|Shields Jr, Fletcher|
Submitted to: Soil and Water Conservation Society
Publication Type: Abstract Only
Publication Acceptance Date: January 24, 2007
Publication Date: July 22, 2007
Citation: Smiley, P.C., Shields Jr, F.D., Knight, S.S. 2007. Designing sampling protocols for evaluating ecological effects of conservation practices on agricultural streams. Soil and Water Conservation Society. p.33. Technical Abstract: Previous evaluations of the influence of conservation practices on agricultural streams have focused on water chemistry. Ecological assessments documenting how the habitat and aquatic biota within agricultural streams respond to conservation practices are lacking despite a critical need for this information. Numerous stream sampling protocols have been developed for monitoring habitat and biological resources.
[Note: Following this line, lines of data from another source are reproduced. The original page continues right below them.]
`src/rtl/test_sig_pkg.sv`:
```
// Shared types and widths for the DDS test-signal sweep controller and its users.
package test_sig_pkg;

   localparam int unsigned PHASE_W = 20;
   localparam int unsigned STEP_W  = 16;
   localparam int unsigned DWELL_W = 24;

   typedef enum logic [1:0] {
      IDLE   = 2'd0,
      LOAD   = 2'd1,
      DWELL  = 2'd2,
      FINISH = 2'd3
   } state_t;

   // Counter reload value for a tone: max(dwell,1)-1
   function automatic logic [DWELL_W-1:0] dwell_m1(input logic [DWELL_W-1:0] d);
      return (d == '0) ? '0 : d - DWELL_W'(1);
   endfunction

endpackage

```
`src/rtl/sweep_dwell_cnt.sv`:
```
// Loadable down-counter; zero is registered alongside the count.
module sweep_dwell_cnt
   import test_sig_pkg::*;
(
   input  logic               clk,
   input  logic               rst,
   input  logic               load,
   input  logic [DWELL_W-1:0] load_val,
   input  logic               en,
   output logic               zero
);

   logic [DWELL_W-1:0] r_cnt;
   logic               r_zero;

   always_ff @(posedge clk) begin
      if (rst) begin
         r_cnt  <= '0;
         r_zero <= 1'b1;
      end else if (load) begin
         r_cnt  <= load_val;
         r_zero <= (load_val == '0);
      end else if (en && (r_cnt != '0)) begin
         r_cnt  <= r_cnt - DWELL_W'(1);
         r_zero <= (r_cnt == DWELL_W'(1));
      end
   end

   assign zero = r_zero;

endmodule

```
`config.mk`:
```
export PLATFORM = sky130hd
export DESIGN_NAME = sweep_dwell_cnt
export DESIGN_NICKNAME = d
export VERILOG_FILES = /design/src/rtl/test_sig_pkg.sv /design/src/rtl/sweep_dwell_cnt.sv
export SDC_FILE = /design/constraint.sdc
export NUM_CORES = 1
export LEC_CHECK = 0
export BUFFER_PORTS_ARGS = -buffer_cell sky130_fd_sc_hd__buf_2
export CORE_MARGIN = 4
export CORE_UTILIZATION = 55
export DETAILED_ROUTE_END_ITERATION = 8
export GPL_TIMING_DRIVEN = 0
export PLACE_DENSITY_LB_ADDON = 0.1
export SETUP_SLACK_MARGIN = 0.2
export SKIP_CTS_REPAIR_TIMING = 1
export SYNTH_ARGS = -nofsm -noshare
export SYNTH_HDL_FRONTEND = slang
export SYNTH_SLANG_ARGS = --single-unit
```
`constraint.sdc`:
```
create_clock -name clk -period 2.6 [get_ports clk]
set_input_delay 0.26 -clock clk [delete_from_list [all_inputs] [get_ports clk]]
set_output_delay 0.26 -clock clk [all_outputs]
set_load 0.03 [all_outputs]
```
==> reports/summary.txt, run 1 <==
Status = finished, final reports clean
Syn_area_per_cell = 8.37 um2
Die area = 3970 um2
Sw Share = 0.350
Initial Utilization = 0.589
Critical Path Fanout Max = 9
Vias = 1739
Die width = 63.0 um
Num CTS Buffers = 3
Layout cells sized above 1 = 0.245
H-tree levels = 1
DP HPWL = 3570 um
TritonRoute pass-1 iters = 5
Compound-gate portion of the synthesized area = 0.245
Asr flop ratio synth = 0
R2R Path End = r_cnt[19]
Proportion of synthesized area in mux cells = 0
Total GRT Usage = 0.247
Peak supply drop = 0.334 mV
Final Max Slew Viols = 0
FF-to-FF Start = r_cnt[2]
Critical Path Start Type = flip-flop
Post-synthesis register bit count = 25
Avg WL per Cell = 18.5 um
Worst slew margin = 0.578
Hold Path Class = input port to flip-flop
Clock Path Buffers = 2
Overall Power = 0.894 mW
CTS tree = yes
Max Cap Violations = 0
Area share of fa/ha/maj cells after synthesis = 0.0225
Synth cell types = 53
Worst clock skew = 0.0121 ns
Worst path required time = 2.86 ns
Final setup viols = 0
Total Routed Length = 4890 um
Hold WS = 0.177 ns
DRC Markers = 0
Main combinational cell family by area after synthesis = simple AND/OR/NAND/NOR gates
Reg2Reg Depth = 5
Antenna Cells = 0
Worst reg2reg setup slack = 0.29 ns
Hold path cells = 3
First-pass GRT wire length = 7820 um
Fin nets = 265
Die Ht = 63.0 um
Final Hold Fails = 0
Largest net degree at the start of global routing = 15
Hold path start = load_val[7]
Int Power = 0.581 mW
Clk pwr share = 0.209
Most common cell after layout, fill and taps aside = nor2_1
Post-layout minimum cycle time = 2.31 ns
Crit end category = flip-flop
Cell Area, Synth = 1670 um2
Static Leak = 0.680 nW
IO Pins = 29
DR iter-0 viols = 146
Gate power share = 0.284
Placed Cells = 256
Area grow syn2layout = 15.8%
RSZ-0062 raised after global routing = true
Crit path kind = flip-flop to flip-flop
Most frequent cells in the layout = 28 x nor2_1, 26 x buf_2, 23 x dfxtp_1
Post-DRT Antenna Nets = 0
Hold Path Sink = r_cnt[7]
Worst skew pair latency = 0.34 ns
Reg clk slew, reported paths = 0.15 ns
Core Box Area = 2830 um2
Number of flops mapped to enable cells by yosys = 0
Post-Synthesis Cells = 199
Worst Max-Slew Pin Slew = 0.629 ns
Syn nets = 230
Xor/xnor cell area share of the yosys netlist = 0.0736
Register share of total power = 0.507
Clk sinks = 25
Power per cell area = 464 nW/um2
Post-synthesis simple-gate area fraction = 0.305
Vias in the first global route = 1582
Post-DR vias/cell = 6.59
Gp weighted congestion = 0.939
Num rows = 19
TNS Setup = 0 ns
Final period utilization = 0.890
CP Data Arrival Time = 2.58 ns
Synth Flop Type = dfxtp_1
Port-buffer cells = 26
Register area share after synthesis = 0.300
Initial antenna violation count = 0
Clock root cell = clkbuf_4
Grt total ovfl = 0
Ys Warns = 0
Fin cells = 264
Switching power of the nets = 0.313 mW
Fmax = 432 MHz
area by class of cell:
class,instances,area (um2)
buffer,13,61.3
clock buffer,3,22.5
clock inverter,1,5.00
fill,239,900
inverter,9,33.8
multi-input combinational,152,1100
sequential,25,505
tap,31,38.8
timing repair buffer,30,160
worst max-delay path by stage:
stage	from	endpoint	depth (start not counted)
after CTS	r_cnt[0]	r_cnt[19]	8
after detailed placement	r_cnt[0]	r_cnt[19]	8
after global placement	r_cnt[0]	r_cnt[9]	8
final	r_cnt[2]	r_cnt[19]	5
after floorplan	r_cnt[0]	r_cnt[19]	8
after global routing	r_cnt[2]	r_cnt[23]	5
routing by layer:
layer  track usage  routed length (um)
met1         0.338                2190
met3        0.0342                 348
met5             0                   0
met4        0.0937                  66
met2         0.389                2280
state kept, by name (all words and copies together) (netlist names):
register and count:
r_cnt 24, zero 1
cell families after synthesis:
kind of cell	after synthesis
flip-flops	25
adder cells (fa/ha/maj)	3
AO/OA/AOI/OAI	52
buffers and inverters	22
AND/OR/NAND/NOR	83
XOR/XNOR	14
power by group through the flow:
stage	Sequential, mW	Clock [mW]	Combinational, mW
after global routing	0.458	0.209	0.278
after global placement	0.456	0	0.231
after CTS	0.450	0.190	0.237
final	0.453	0.187	0.254
after floorplan	0.452	0	0.166
after detailed placement	0.458	0	0.235
worst max-delay path: stages (launching register included):
cell	delay, ns
dfxtp_1	0.42
nor4_1	0.51
nand2_1	0.38
a2111oi_0	0.56
xnor2_1	0.13
a211oi_1	0.24
synth_stat cells (2+ instances only):
library cell / n / area [um2]
a2111oi_0: 6 / 52.6
or4_1: 3 / 22.5
a221oi_1: 2 / 17.5
o21ai_0: 4 / 20.0
nor3_1: 7 / 35.0
nand3_1: 3 / 15.0
xnor2_1: 13 / 114
nor4b_1: 2 / 17.5
nor4_1: 10 / 62.6
or4_4: 2 / 22.5
clkbuf_1: 9 / 33.8
ha_1: 3 / 37.5
and4_1: 3 / 26.3
nor2_1: 28 / 105
a211oi_1: 15 / 113
a311oi_1: 3 / 26.3
inv_1: 9 / 33.8
o31ai_1: 2 / 15.0
nand4_1: 5 / 31.3
a21oi_1: 6 / 30.0
nor4_4: 2 / 42.5
nor2b_1: 2 / 12.5
dfxtp_1: 25 / 500
nand2_1: 6 / 22.5
stage by stage:
stage	area, um2	worst slack (ns)	utilization
6_report	1930	0.286	0.682
5_1_grt	1930	0.167	0.682
4_1_cts	1860	0.108	0.659
3_5_place_dp	1840	0.145	0.649
3_3_place_gp	1840	0.222	0.649
2_1_floorplan	1670	0.470	-
(Power assumes the default switching activity.)
==> run 2: changes to the inputs <==
--- a/config.mk
+++ b/config.mk
@@ -6,8 +6,10 @@
 export NUM_CORES = 1
 export LEC_CHECK = 0
 export BUFFER_PORTS_ARGS = -buffer_cell sky130_fd_sc_hd__buf_2
+export CELL_PAD_IN_SITES_DETAIL_PLACEMENT = 2
+export CELL_PAD_IN_SITES_GLOBAL_PLACEMENT = 2
 export CORE_MARGIN = 4
-export CORE_UTILIZATION = 55
+export CORE_UTILIZATION = 33
 export DETAILED_ROUTE_END_ITERATION = 8
 export GPL_TIMING_DRIVEN = 0
 export PLACE_DENSITY_LB_ADDON = 0.1
==> reports/summary.txt, run 2 (synthesized netlist as in run 1, its figures left out) <==
Worst reg2reg setup slack = 0.26 ns (-0.02 ns)
TritonRoute pass-1 iters = 4 (-1)
Worst Max-Slew Pin Slew = 0.749 ns (+0.120 ns)
Worst-path cell chain = inv_2, ha_2, or4b_4, nor4_4, buf_4, and2_2, o21ai_0, a221oi_1
CP Data Arrival Time = 2.52 ns (-0.06 ns)
Largest register FFs = 24 (unchanged)
DP HPWL = 4740 um (+33%)
Most frequent cells in the layout = 28 x nor2_1, 26 x buf_2, 24 x dfxtp_1
Final setup margin = 0.263 ns (-0.0232 ns)
Initial Utilization = 0.346 (-0.243)
Post-DR vias/cell = 5.83 (-12%)
Crit. Startpoint = r_cnt[0]
DR iter-0 viols = 72 (-51%)
Antenna Cells = 0 (unchanged)
Status = finished, final reports clean
Power per cell area = 492 nW/um2 (+6.2%)
Critical Path Start Type = flip-flop
Final Max Slew Viols = 0 (unchanged)
Area grow syn2layout = 19.7%
Worst slew margin = 0.487 (-0.0902)
Grt total ovfl = 0 (unchanged)
IO Pins = 29 (unchanged)
Final period utilization = 0.899 (+0.00891)
Clock Path Buffers = 2 (unchanged)
Clk sinks = 25 (unchanged)
TNS Setup = 0 ns (unchanged)
Reg clk slew, reported paths = 0.10 ns (-0.05 ns)
Largest net degree at the start of global routing = 14 (-1)
Final setup viols = 0 (unchanged)
Total GRT Usage = 0.210 (-0.0371)
Gp weighted congestion = 0.848 (-9.8%)
RSZ-0062 raised after global routing = true
Reg area = 502 um2 (-0.74%)
Die area = 6250 um2 (+57%)
FF-to-FF Start = r_cnt[0]
Initial antenna violation count = 0 (unchanged)
Num CTS Buffers = 3 (unchanged)
Hold WS = 0.246 ns (+0.0691 ns)
Vias in the first global route = 1896 (+20%)
First-pass GRT wire length = 10200 um (+30%)
Area of the multi-input gates = 1120 um2 (+1.8%)
Num rows = 25 (+6)
Most flop-heavy register = r_cnt
Die width = 79.1 um (+25%)
DP Worst Slack = 0.108 ns (-0.0368 ns)
Clock root cell = clkbuf_8
Filler cells = 563 (+140%)
Peak supply drop = 0.165 mV (-51%)
Max incr delay on CP = 0.48 ns (-0.08 ns)
Slowest CP cell = or4b_4
Die Ht = 79.1 um (+25%)
Fin nets = 263 (-0.75%)
Crit path kind = flip-flop to flip-flop
Avg WL per Cell = 21.8 um (+18%)
DRC Markers = 0 (unchanged)
CTS tree = yes
Most common cell after layout, fill and taps aside = nor2_1
Reg2Reg Depth = 8 (+3)
Post-DRT Antenna Nets = 0 (unchanged)
Crit end category = flip-flop
Final Hold Fails = 0 (unchanged)
Hold Path Class = input port to flip-flop
Total Routed Length = 6490 um (+33%)
R2R Path End = r_cnt[4]
Fmax = 428 MHz (-0.99%)
Post-layout minimum cycle time = 2.34 ns (+0.0232 ns)
Core Box Area = 4820 um2 (+70%)
Vias = 1737 (-0.12%)
Layout cells sized above 1 = 0.238 (-0.00654)
H-tree levels = 1 (unchanged)
Crit path to = r_cnt[4]
Max Cap Violations = 0 (unchanged)
Static Leak = 0.682 nW (+0.33%)
Critical Path Fanout Max = 4 (-5)
Worst path required time = 2.78 ns (-0.08 ns)
Post-layout util = 0.414 (-0.268)
Worst clock skew = 0.00340 ns (-0.00869 ns)
Worst skew pair latency = 0.28 ns (-0.06 ns)
Port-buffer cells = 26 (unchanged)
These protocols were designed for monitoring studies addressing the question "What is the status of the habitat conditions and target populations/communities, and how does this status change through time?" Conversely, scientific evaluations documenting ecological effects of conservation practices are designed to address the question "How does implementation of a specific conservation practice influence the habitat conditions and target populations/communities?" The difference in these research questions implies that sampling protocols designed for monitoring studies are not appropriate for scientific evaluations of conservation practices. We developed a framework for designing sampling protocols to evaluate ecological responses to conservation practices. Our framework includes five key principles: 1) develop the hypothesis first and use the hypothesis to select sampling methods and response variables to measure; 2) assess the physical, chemical, and biological characteristics of each sampling site; 3) select quantitative and repeatable sampling methods; 4) use multiple sampling techniques for collecting aquatic organisms; and 5) standardize sampling efforts for aquatic organisms. Application of our framework will result in sampling protocols that are hypothesis-driven and incorporate quantitative methods for the measurement of physical, chemical, and biological attributes.